Caribbean party fever erupted at the end of the Gastown Jazz program on June 21, when La Gran Union and Wil Campa launched into another of the fast-and-festive salsa numbers that peppered their set. Conga lines instantly appeared throughout Maple Tree Square and began weaving and swaying through a crowd of hundreds of people, all on their feet cheering after almost two hours of hot Cuban dance music. And to finish the song with a Havana flourish, the 10-piece outfit—including two trombonists and two trumpeters—marched off the stage playing, and snaked its way among the revellers. Genial bandleader Campa, who has a sweet and powerful voice, proved a relentless animator for audience and musicians alike, prowling the stage with microphone in hand, breaking into dance moves, and exhorting everyone to join in on the many call-and-response songs. It felt like summer had finally arrived.
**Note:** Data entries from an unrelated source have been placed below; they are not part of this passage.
## src/rtl/slow_clk_pkg.sv

```systemverilog
`default_nettype none
// ============================================================================
//  slow_clk_pkg : shared state encoding and 100 MHz board defaults
//  Rev 1.0
// ============================================================================
package slow_clk_pkg;

    typedef enum logic [1:0] {
        IDLE   = 2'd0,
        ARMED  = 2'd1,
        LOCKED = 2'd2,
        LOST   = 2'd3
    } state_t;

    localparam int DEF_CNT_W   = 27;
    localparam int DEF_EXPECT  = 100_000_000;
    localparam int DEF_TOL     = 1_000;
    localparam int DEF_TIMEOUT = 120_000_000;

endpackage : slow_clk_pkg
`default_nettype wire

```

## src/rtl/sync_edge_det.sv

```systemverilog
`default_nettype none
// ============================================================================
//  sync_edge_det : 2-flop synchroniser plus rising-edge detector
//  Rev 1.0
// ============================================================================
module sync_edge_det (
    input  logic clk,
    input  logic rst,
    input  logic d_i,
    output logic s1_o,
    output logic rise_o
);

    logic s0_q;
    logic s1_q;
    logic prev_q;

    always_ff @(posedge clk or negedge rst) begin
        if (!rst) begin
            s0_q   <= 1'b0;
            s1_q   <= 1'b0;
            prev_q <= 1'b0;
        end else begin
            s0_q   <= d_i;
            s1_q   <= s0_q;
            prev_q <= s1_q;
        end
    end

    assign s1_o   = s1_q;
    assign rise_o = s1_q & ~prev_q;

endmodule : sync_edge_det
`default_nettype wire

```

## src/rtl/slow_clk_meter.sv

```systemverilog
`default_nettype none
// ============================================================================
//  slow_clk_meter : measures period/high time of a slow input, flags
//                   tolerance, lock and loss of the input
//  Rev 1.0
// ============================================================================
module slow_clk_meter
    import slow_clk_pkg::*;
#(
    parameter int CNT_W   = DEF_CNT_W,
    parameter int EXPECT  = DEF_EXPECT,
    parameter int TOL     = DEF_TOL,
    parameter int TIMEOUT = DEF_TIMEOUT
) (
    input  logic             clk,
    input  logic             rst,
    input  logic             sig_in,
    output logic [CNT_W-1:0] period,
    output logic [CNT_W-1:0] high_time,
    output logic             period_vld,
    output logic             in_tol,
    output logic             locked,
    output logic             lost
);

    localparam logic [CNT_W:0]   C_EXPECT     = (CNT_W+1)'(EXPECT);
    localparam logic [CNT_W:0]   C_TOL        = (CNT_W+1)'(TOL);
    localparam logic [CNT_W-1:0] C_TIMEOUT_M1 = CNT_W'(TIMEOUT - 1);

    logic s1;
    logic rise;

    sync_edge_det u_sync (
        .clk    (clk),
        .rst    (rst),
        .d_i    (sig_in),
        .s1_o   (s1),
        .rise_o (rise)
    );

    state_t           state_q;
    logic [CNT_W-1:0] cnt_q;
    logic [CNT_W-1:0] hcnt_q;
    logic [CNT_W-1:0] period_q;
    logic [CNT_W-1:0] high_q;
    logic             vld_q;
    logic             in_tol_q;
    logic             locked_q;
    logic             lost_q;

    logic [CNT_W:0]   per_d;
    logic [CNT_W:0]   dev_d;
    logic             in_tol_d;
    logic             timeout_d;

    // One extra bit keeps the deviation from wrapping for any period value.
    assign per_d     = {1'b0, cnt_q} + (CNT_W+1)'(1);
    assign dev_d     = (per_d >= C_EXPECT) ? (per_d - C_EXPECT) : (C_EXPECT - per_d);
    assign in_tol_d  = (dev_d <= C_TOL);
    assign timeout_d = (cnt_q == C_TIMEOUT_M1);

    always_ff @(posedge clk or negedge rst) begin
        if (!rst) begin
            state_q  <= IDLE;
            cnt_q    <= '0;
            hcnt_q   <= '0;
            period_q <= '0;
            high_q   <= '0;
            vld_q    <= 1'b0;
            in_tol_q <= 1'b0;
            locked_q <= 1'b0;
            lost_q   <= 1'b0;
        end else begin
            vld_q <= 1'b0;
            // The rise cycle already has s1=1, so the high counter restarts at 1.
            case (state_q)
                IDLE: begin
                    if (rise) begin
                        state_q <= ARMED;
                        cnt_q   <= '0;
                        hcnt_q  <= CNT_W'(1);
                    end
                end
                ARMED, LOCKED: begin
                    if (rise) begin
                        period_q <= per_d[CNT_W-1:0];
                        high_q   <= hcnt_q;
                        vld_q    <= 1'b1;
                        in_tol_q <= in_tol_d;
                        locked_q <= 1'b1;
                        state_q  <= LOCKED;
                        cnt_q    <= '0;
                        hcnt_q   <= CNT_W'(1);
                    end else if (timeout_d) begin
                        state_q  <= LOST;
                        lost_q   <= 1'b1;
                        locked_q <= 1'b0;
                    end else begin
                        cnt_q <= cnt_q + CNT_W'(1);
                        if (s1) begin
                            hcnt_q <= hcnt_q + CNT_W'(1);
                        end
                    end
                end
                LOST: begin
                    if (rise) begin
                        lost_q  <= 1'b0;
                        state_q <= ARMED;
                        cnt_q   <= '0;
                        hcnt_q  <= CNT_W'(1);
                    end
                end
                default: state_q <= IDLE;
            endcase
        end
    end

    assign period     = period_q;
    assign high_time  = high_q;
    assign period_vld = vld_q;
    assign in_tol     = in_tol_q;
    assign locked     = locked_q;
    assign lost       = lost_q;

endmodule : slow_clk_meter
`default_nettype wire

```
$ cat config.mk
export PLATFORM = sky130hd
export DESIGN_NAME = sm_mult_datapath
export DESIGN_NICKNAME = d
export VERILOG_FILES = /design/src/rtl/sm_mult_datapath.sv
export SDC_FILE = /design/constraint.sdc
export NUM_CORES = 1
export LEC_CHECK = 0
export BUFFER_PORTS_ARGS = -buffer_cell sky130_fd_sc_hd__buf_2
export CAP_MARGIN = 20
export CORE_UTILIZATION = 40
export DETAILED_ROUTE_END_ITERATION = 6
export GPL_TIMING_DRIVEN = 0
export PLACE_DENSITY = 0.66
export SLEW_MARGIN = 15
export SYNTH_ARGS = -nofsm -noshare
export SYNTH_HDL_FRONTEND = slang
export SYNTH_SLANG_ARGS = --single-unit
$ cat constraint.sdc
create_clock -name clk -period 1.75 [get_ports clk]
set_input_delay 0.4375 -clock clk [delete_from_list [all_inputs] [get_ports clk]]
set_output_delay 0.4375 -clock clk [all_outputs]
set_load 0.02 [all_outputs]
Former Vancouver saxophonist and composer Michael Blake is an amazingly eclectic artist, and he displayed several facets of his complex character at the Roundhouse on June 22. With the sextet Amor de Cosmos, a dream team of this city’s top players, Blake explored a spectrum of styles and genres, sometimes within the same composition. “So Long Seymour” comprised elements of contemporary classical, bebop, and free jazz, and one of the early passages had a Middle Eastern maqam flavour. The spacious music frequently shifted pace and mood, and had as its highlight two brief but brilliant duets, first Blake and trumpeter Brad Turner, and later keyboardist Chris Gestrin and vibraphone player Sal Ferreras. The set’s final item, “The Wash Away”, was a jubilant African groove. Inspired by the music of kora player Keba Cissoko, it started out in 11/8 time and gave all of the musicians room to improvise together within its expansive structure, down to the final rattle of mules’ hooves.